Phillip and the children got on their bicycles and with
grass-twangling
wheels sped round and about the sheep paths among the shore-bound furze bushes. He showed them how to play
clay-bullets
, with which, he said, as a very naughty boy, he had fired at ‘circumadjacent greenhouses' from his garden. “You children are much better brought up, not by me, but by your mother.”

“Why do you always run yourself down, Dad?” said Rosamund.

Each child had a stick of briar which he had saved when cutting the overgrown hedge between the Scalt and Teal Meadow. The briars were up to an inch in thickness, tough and whippy. The clay on the marshes was just right: a kind of blue gault tempered with drowned and long-rooted turf and marine vegetation.
Plum-shaped
bullets bound to the top of the sticks rose high and far when whipped into the air, and fell up to two hundred yards away. They took sides, and separated by a hundred or so yards across guts and channels, bombarded one another at intervals.
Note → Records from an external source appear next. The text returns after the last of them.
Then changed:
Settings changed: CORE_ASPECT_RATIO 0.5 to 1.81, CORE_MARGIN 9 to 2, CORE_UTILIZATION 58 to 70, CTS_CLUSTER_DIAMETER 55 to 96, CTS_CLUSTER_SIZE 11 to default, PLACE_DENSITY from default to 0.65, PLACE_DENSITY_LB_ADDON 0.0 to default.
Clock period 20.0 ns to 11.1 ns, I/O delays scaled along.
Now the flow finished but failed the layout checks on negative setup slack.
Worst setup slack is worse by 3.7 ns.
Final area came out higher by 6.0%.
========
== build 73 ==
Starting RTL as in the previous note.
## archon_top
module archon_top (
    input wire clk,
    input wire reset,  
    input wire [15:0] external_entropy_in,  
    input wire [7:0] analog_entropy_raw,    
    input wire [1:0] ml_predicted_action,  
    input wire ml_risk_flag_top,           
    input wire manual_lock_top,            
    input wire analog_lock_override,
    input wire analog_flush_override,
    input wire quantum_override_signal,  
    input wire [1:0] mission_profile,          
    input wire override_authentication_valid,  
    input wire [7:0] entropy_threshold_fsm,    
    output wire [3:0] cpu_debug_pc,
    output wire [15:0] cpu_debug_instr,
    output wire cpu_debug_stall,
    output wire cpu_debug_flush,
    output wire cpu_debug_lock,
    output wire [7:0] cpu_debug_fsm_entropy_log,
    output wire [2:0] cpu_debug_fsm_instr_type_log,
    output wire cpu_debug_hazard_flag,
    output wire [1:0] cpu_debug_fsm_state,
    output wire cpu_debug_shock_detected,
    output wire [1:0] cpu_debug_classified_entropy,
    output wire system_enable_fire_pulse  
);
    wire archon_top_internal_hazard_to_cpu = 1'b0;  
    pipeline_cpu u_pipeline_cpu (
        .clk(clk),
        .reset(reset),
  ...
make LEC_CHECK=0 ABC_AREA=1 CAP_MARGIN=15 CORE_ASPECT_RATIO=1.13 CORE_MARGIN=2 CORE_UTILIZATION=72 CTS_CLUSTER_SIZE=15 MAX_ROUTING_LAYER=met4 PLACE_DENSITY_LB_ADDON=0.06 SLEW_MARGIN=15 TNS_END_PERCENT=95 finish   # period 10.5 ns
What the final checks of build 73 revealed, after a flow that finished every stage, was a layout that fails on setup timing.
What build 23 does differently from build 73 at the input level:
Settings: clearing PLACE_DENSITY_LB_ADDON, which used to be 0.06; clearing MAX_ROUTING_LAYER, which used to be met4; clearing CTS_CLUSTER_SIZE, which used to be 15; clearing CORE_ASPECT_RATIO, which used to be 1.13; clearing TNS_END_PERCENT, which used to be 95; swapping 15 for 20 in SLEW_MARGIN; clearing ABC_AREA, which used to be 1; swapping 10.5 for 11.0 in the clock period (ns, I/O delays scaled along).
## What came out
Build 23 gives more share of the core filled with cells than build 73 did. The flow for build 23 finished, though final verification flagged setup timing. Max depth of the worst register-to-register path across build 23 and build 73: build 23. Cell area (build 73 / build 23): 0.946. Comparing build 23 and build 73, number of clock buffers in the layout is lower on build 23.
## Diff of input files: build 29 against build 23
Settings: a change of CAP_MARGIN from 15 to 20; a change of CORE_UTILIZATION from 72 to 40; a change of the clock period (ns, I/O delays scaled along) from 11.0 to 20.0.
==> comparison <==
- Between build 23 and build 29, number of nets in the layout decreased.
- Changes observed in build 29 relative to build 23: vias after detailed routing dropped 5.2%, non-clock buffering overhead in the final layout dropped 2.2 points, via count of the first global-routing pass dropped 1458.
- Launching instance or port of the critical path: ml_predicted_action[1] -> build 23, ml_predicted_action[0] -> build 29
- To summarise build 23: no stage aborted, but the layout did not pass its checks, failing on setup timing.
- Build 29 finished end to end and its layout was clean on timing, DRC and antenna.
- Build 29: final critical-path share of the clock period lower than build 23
Setup of build 25:
// alu_top
module alu_top (
    input             clk,
    input      [15:0] a,
    input      [15:0] b,
    input      [2:0]  opcode,
    input      [1:0]  mode,
    output reg [31:0] result,
    output reg        eq
);
    reg [15:0] a_q;
    reg [15:0] b_q;
    reg [2:0]  opcode_q;
    reg [1:0]  mode_q;
    wire [31:0] alu_out;
    wire        alu_eq;
    ALU u_alu (.a(a_q), .b(b_q), .opcode(opcode_q), .mode(mode_q),
               .outALU(alu_out), .eq(alu_eq));
    always @(posedge clk) begin
        a_q      <= a;
        b_q      <= b;
        opcode_q <= opcode;
        mode_q   <= mode;
        result   <= alu_out;
        eq       <= alu_eq;
    end
endmodule
For scale: about 71 I/O pins, about 37000 sq um of cells after synthesis.
clock: 83.8 ns
lec_check: 0
cap_margin: 20
core_margin: 2
core_utilization: 70
cts_cluster_diameter: 363
max_routing_layer: met4
slew_margin: 20
run.sh (not shown) runs the stock make flow with config.mk's settings and CLKGATE_MAP_FILE=.
Build 25 finished all stages; layout check result: FAIL, due to negative setup slack.
The following lists how build 3 was set up differently from build 25:
diff --git a/flow/config.mk b/flow/config.mk
--- a/flow/config.mk
+++ b/flow/config.mk
@@ -9,5 +9,3 @@
 export CORE_MARGIN = 2
-export CORE_UTILIZATION = 70
-export CTS_CLUSTER_DIAMETER = 363
-export MAX_ROUTING_LAYER = met4
+export CORE_UTILIZATION = 40
 export SLEW_MARGIN = 20
==> flow/constraint.sdc <==
create_clock -name core_clock -period 90.0 [get_ports {clk}]
set_input_delay 18.0000 -clock core_clock [delete_from_list [all_inputs] [get_ports {clk}]]
set_output_delay 18.0000 -clock core_clock [all_outputs]
set_load 0.01 [all_outputs]
==> results <==
- The flow completed for build 25, but it is not clean: the layout still shows negative setup slack.
- Build 3 ran to completion and came out clean on the timing, DRC and antenna checks.
- Build 3 against build 25: post-layout instance count excluding filler cells now sits higher, HPWL after detailed placement higher.
- Build 25 ended up with b_q[7] as its worst setup path startpoint; build 3 ended up with a_q[15].
- In the metrics for build 3 and build 25, the one carrying the higher final setup slack of the worst path is build 3.
- Build 3 against build 25: overall die area now sits higher, first-pass GRT wire length now sits at about the same level, share of synthesized registers carrying an async set or reset now sits at about the same level.
== rev 12 ==
## layer
module layer #(
    parameter DATA_WIDTH = 8,                  
    parameter INPUT_SIZE = 28,                  
    parameter KERNEL_SIZE = 3,                
    parameter POOL_SIZE = 2,                    
    parameter STRIDE = 1,                          
    parameter ACTIVATION_TYPE = 1'b1,        
    parameter POOL_TYPE = 1'b1                     
)(
    input clk, global_rst, ce,
    input [DATA_WIDTH-1:0] myInput,
    input [KERNEL_SIZE*KERNEL_SIZE*DATA_WIDTH-1:0] weight,
    input [DATA_WIDTH-1:0] bias,
    output [DATA_WIDTH-1:0] data_out,
    output valid_op, 
    output end_op
);
clock: 5.0 ns
lec_check: 0
abc_area: 1
cap_margin: 20
cell_pad_in_sites_global_placement: 3
core_margin: 2
core_utilization: 52
cts_cluster_size: 100
max_routing_layer: met4
slew_margin: 20
run.sh (not shown) runs the stock make flow with config.mk's settings and CLKGATE_MAP_FILE=.
Rev 12 did not finish; a tool error ended it in 3_1_place_gp_skip_io.
The following lists how rev 13 was set up differently from rev 12:
# rev 12
export LEC_CHECK = 0
export ABC_AREA = 1
export CAP_MARGIN = 20
export CELL_PAD_IN_SITES_GLOBAL_PLACEMENT = 3
export CORE_MARGIN = 2
export CORE_UTILIZATION = 52
export CTS_CLUSTER_SIZE = 100
export MAX_ROUTING_LAYER = met4
export SLEW_MARGIN = 20
create_clock -name core_clock -period 5.0 [get_ports {clk}]
# rev 13
export LEC_CHECK = 0
export ABC_AREA = 1
export CAP_MARGIN = 20
export CORE_MARGIN = 2
export CORE_UTILIZATION = 69
export SLEW_MARGIN = 20
create_clock -name core_clock -period 2.88 [get_ports {clk}]
### Flow results
- [rev 13] flow finished | final checks: failed | reasons: negative setup slack
- Count of standard-cell rows for rev 13 is lower than for rev 12.
- Of rev 13 and rev 12, the higher initial cell density of the core belongs to rev 13.
- Diff rev 13..rev 12 | synthesized flop and latch total | unchanged
- Share of synthesized cell area in full adder, half adder and majority cells came out exactly the same in rev 13 and rev 12.
- The synthesized cell count was comparable across rev 13 and rev 12.
- Rev 13 -> rev 12: proportion of synthesized chip area in sequential cells delta 0, exact match
- Changes observed in rev 13 relative to rev 12: total die area went down by 24%; overall die width has decreased; overall die height shows a reduction of about 13%; number of distinct standard cells referenced by the synthesized netlist roughly the same; area of the core region lower.

* * *

wip/umber:
Starting RTL as in the previous note.
Settings: LEC_CHECK=0, CAP_MARGIN=20, CORE_MARGIN=2, CORE_UTILIZATION=72, CTS_CLUSTER_DIAMETER=359, PLACE_DENSITY_LB_ADDON=0.01, SETUP_SLACK_MARGIN=-0.14, SLEW_MARGIN=20; clock period 1.67 ns.
| wip/umber | all stages done | FAIL | negative setup slack |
Tiring of this, they walked over the flats to get cockles, the famous ‘blues'; and going farther towards the sea, reached the Great Barrier Sand, and bathed; while Phillip was mindful of the swift tides that swept in there when the moon was full. It was a serene and azure day. Wading birds were piping in the creeks,
crook-winged
terns from the Point, soon to migrate, screaming white and faintly afar off.

They crossed the cockle-beds and came to the long yellow-brown hump of sand known as the Great Barrier. There they wandered about in their bathing dresses, the little boys in slips … until David cried, “The tide! The tide is racing in, look, over there, where we've come from!”

A startling moment! They hurried back along the tracks of their feet, they must not yield to panic. The tide was moving in at three knots. It swirled against their knees, Phillip had to carry Jonny, holding him in one arm and the hand of David with the other hand. “Steady, children.” The water was up to David's waist. “We'll get there, take your time. Well done, David, you have saved our lives.”

“Yippee!” cried David, as they got beyond the channel and felt the mud of the cockle-bed squeezing between their toes.

Another minute, and they were safe. It was easy too to get marooned among the channered creeks and wandering guts scoured by the sea, and find oneself cut off by the stealthy and infiltrating tide. All around one grew blue grass, sea blite,
sea-holly
, and plants of sea-lavender. One heard, near and from afar,
the sad piping of wading birds, as though within their feathered bodies were spirits grievous that water found nowhere any rest upon the land it had helped to make. Everywhere from the sky fell the songs of larks. The soil under the mass of low-growing vegetation was clay, stored with the humus of a thousand centuries of dead plants.

Many places along the coast the Maddison children explored with their father during the last year of the war, sometimes biking on top of walls built to keep out the sea. Behind the walls were grazing and arable fields, made from the reclaimed marshes, the wandering guts and channers filled in. Heavy crops of roots and corn were taken from the rich soil.

But on the marshes the land was still elemental, and to wild life. Flat fish—very fat ones—called butts, were plentiful in the creeks. Steve, the beachcomber, was also a fish spearer, and brought to his cottage many a plateful of butts.

The maritime plants lived through gales that would wreck more tender land plants. They endured the surges of the sea, which at times of full moon, and when driven by a north-westerly gale, thundered over the marshes, covering them deeper than a man is tall, and, sometimes, invading the coastal fields, piling up barriers of maritime litter and killing all life with its residual salt.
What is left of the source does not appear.